Even with the modified diplomas added, however, students with disabilities continued to graduate at the less-than-impressive rate of 58.8 percent.
Oregon officials say they are particularly proud of the improvement for students of color, who have for years experienced an achievement gap with their white peers.
"We are encouraged by the work underway to make our schools welcoming and effective for all students, which has contributed to better performance for those who have been historically underserved," said Acting Deputy Superintendent Colt Gill, the leader of the state education department, in a statement. "However, there is much more to be done to make sure all students have the tools and support necessary to reach graduation."
Hispanic and Latino students, for example, experienced a 7 percentage point jump in the last three years. Their graduation rate now stands at 72.5 percent, nearly on par with their white peers.
Black and Native American student groups continued to struggle on the whole. Graduation rates for those groups were the lowest at 67.6 percent and 59.1 percent, respectively. Asian students were the ethnicity with the highest graduation rate, at 88.9 percent. White students (66.5 percent of potential graduates) graduated at a 78 percent rate.
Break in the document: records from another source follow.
[config.mk]
export PLATFORM = sky130hd
export DESIGN_NAME = reg_file
export DESIGN_NICKNAME = d
export VERILOG_FILES = /design/src/rtl/reg_file.sv
export SDC_FILE = /design/constraint.sdc
export NUM_CORES = 2
export LEC_CHECK = 0
export CORE_MARGIN = 2
export CORE_UTILIZATION = 40
export DETAILED_ROUTE_END_ITERATION = 12
export PLACE_DENSITY_LB_ADDON = 0.15
export SLEW_MARGIN = 40
export SYNTH_ARGS = -nofsm -noshare
export SYNTH_HDL_FRONTEND = slang
export SYNTH_SLANG_ARGS = --single-unit
[constraint.sdc]
create_clock -name clock -period 6.5 [get_ports clock]
set_input_delay 1.3 -clock clock [delete_from_list [all_inputs] [get_ports clock]]
set_output_delay 1.3 -clock clock [all_outputs]
set_load 0.005 [all_outputs]
[src/rtl/reg_file.sv]
// 32 x 32-bit register file with two combinational read ports and one write port.
// Register 0 is hard-wired to zero; registers 1-31 are individual register instances.

module register (
  input  logic        clock,
  input  logic        write_enable,
  input  logic [31:0] d,
  output logic [31:0] q,
  input  logic        reset_n
);

  always_ff @(posedge clock or negedge reset_n) begin
    if (!reset_n) begin
      q <= '0;
    end else if (write_enable) begin
      q <= d;
    end
  end

endmodule
[src/rtl/piso_pkg.sv]
// Shared types and helpers for the parallel-in / serial-out serializer.
// Parity framing is enabled by defining PISO_PARITY_EN.
package piso_pkg;

    typedef enum logic {
        IDLE  = 1'b0,
        SHIFT = 1'b1
    } piso_state_e;

    // Line level driven on dout between frames so the detector sees a run of 1s.
    localparam logic IDLE_LEVEL = 1'b1;

    // The counter must hold FRAME-1, which is at most WIDTH when parity is on.
    function automatic int piso_cnt_width(input int width);
        return $clog2(width + 2);
    endfunction

endpackage

[src/rtl/piso_bit_counter.sv]
// Loadable down-counter marking the remaining bits of a serial frame.
// Saturates at zero so an idle serializer keeps a stable zero flag.
module piso_bit_counter #(
    parameter int CW = 4
) (
    input  logic          clk,
    input  logic          rst_n,
    input  logic          i_load,
    input  logic          i_en,
    input  logic [CW-1:0] i_load_value,
    output logic          o_zero
);

    logic [CW-1:0] r_count;
    logic          w_zero;

    assign w_zero = (r_count == '0);
    assign o_zero = w_zero;

    always_ff @(posedge clk or negedge rst_n) begin
        if (!rst_n) begin
            r_count <= '0;
        end else if (i_load) begin
            r_count <= i_load_value;
        end else if (i_en && !w_zero) begin
            r_count <= r_count - 1'b1;
        end
    end

endmodule

[src/rtl/piso_serializer.sv]
// Parallel-in, serial-out stage feeding the sequence detector's din input.
// Define PISO_PARITY_EN to append an even-parity bit to every frame.
module piso_serializer
    import piso_pkg::*;
#(
    parameter int WIDTH     = 8,
    parameter bit MSB_FIRST = 1'b1
) (
    input  logic             clk,
    input  logic             reset,
    input  logic [WIDTH-1:0] data_in,
    input  logic             load_valid,
    output logic             load_ready,
    output logic             dout,
    output logic             dout_valid,
    output logic             frame_start,
    output logic             busy
);

    localparam int CW = piso_cnt_width(WIDTH);
`ifdef PISO_PARITY_EN
    localparam int FRAME = WIDTH + 1;
`else
    localparam int FRAME = WIDTH;
`endif
    localparam logic [CW-1:0] LAST_IDX = CW'(FRAME - 1);

    piso_state_e      r_state;
    logic [WIDTH-1:0] r_shift;
    logic             r_dout;
    logic             r_dout_valid;
    logic             r_frame_start;

    logic             w_zero;
    logic             w_final;
    logic             w_accept;
    logic             w_fill;
    logic             w_first_bit;
    logic             w_next_bit;
    logic [WIDTH-1:0] w_load_shift;
    logic [WIDTH-1:0] w_next_shift;

    // The parity bit rides in the slot vacated by the first data bit, so it
    // falls out of the register right after the last data bit.
`ifdef PISO_PARITY_EN
    assign w_fill = ^data_in;
`else
    assign w_fill = 1'b0;
`endif

    assign w_final    = (r_state == SHIFT) && w_zero;
    assign load_ready = reset && ((r_state == IDLE) || w_final);
    assign w_accept   = load_valid && load_ready;

    assign w_first_bit  = MSB_FIRST ? data_in[WIDTH-1] : data_in[0];
    assign w_load_shift = MSB_FIRST ? {data_in[WIDTH-2:0], w_fill}
                                    : {w_fill, data_in[WIDTH-1:1]};
    assign w_next_bit   = MSB_FIRST ? r_shift[WIDTH-1] : r_shift[0];
    assign w_next_shift = MSB_FIRST ? {r_shift[WIDTH-2:0], 1'b0}
                                    : {1'b0, r_shift[WIDTH-1:1]};

    piso_bit_counter #(
        .CW (CW)
    ) u_bit_counter (
        .clk          (clk),
        .rst_n        (reset),
        .i_load       (w_accept),
        .i_en         (r_state == SHIFT),
        .i_load_value (LAST_IDX),
        .o_zero       (w_zero)
    );

    // An accept on the final bit takes priority, giving gap-free back-to-back frames.
    always_ff @(posedge clk or negedge reset) begin
        if (!reset) begin
            r_state       <= IDLE;
            r_shift       <= '0;
            r_dout        <= IDLE_LEVEL;
            r_dout_valid  <= 1'b0;
            r_frame_start <= 1'b0;
        end else begin
            r_frame_start <= w_accept;
            if (w_accept) begin
                r_state      <= SHIFT;
                r_shift      <= w_load_shift;
                r_dout       <= w_first_bit;
                r_dout_valid <= 1'b1;
            end else if (r_state == SHIFT) begin
                if (w_zero) begin
                    r_state      <= IDLE;
                    r_dout       <= IDLE_LEVEL;
                    r_dout_valid <= 1'b0;
                end else begin
                    r_shift <= w_next_shift;
                    r_dout  <= w_next_bit;
                end
            end
        end
    end

    assign dout        = r_dout;
    assign dout_valid  = r_dout_valid;
    assign frame_start = r_frame_start;
    assign busy        = (r_state == SHIFT);

endmodule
Girls are graduating at higher rates than boys, with 79.9 percent of female students getting a diploma in 2017, compared to 73.6 percent for boys. But the newest data set the state is now tracking seems to be the most indicative of trouble. Out of the nearly 4,000 high school seniors considered homeless, only half graduated on time.
On the bright side, there continues to be a correlation with graduating after career-technical education (CTE) classes. Even students with small amounts of these hands-on programs, such as wood shop and mechanics, seem to succeed. A student with just half a credit of CTE graduates at a rate of 86.3 percent; those who concentrate on CTE, with a full credit or more, graduated at 91.7 percent.
"Hands-on learning awakens students to the power of their own potential, and connects classroom with career," said Gov. Kate Brown in a statement. "That kind of engagement helps students cross the stage at graduation and equips them for (their) next steps, whether that's college or a job. I am dedicated to ensuring that students, communities and districts have what they need for all students to graduate with a plan for their future."
Brown was criticized last year for not fully funding the requirement of Measure 98, which voters passed in 2016 to create an earmark for high school graduation boosters, like CTE programs. The budget passed by the Legislature only funded half of the cost, according to Measure 98 proponents Stand for Children.
Shasta Kearns Moore contributed to this story.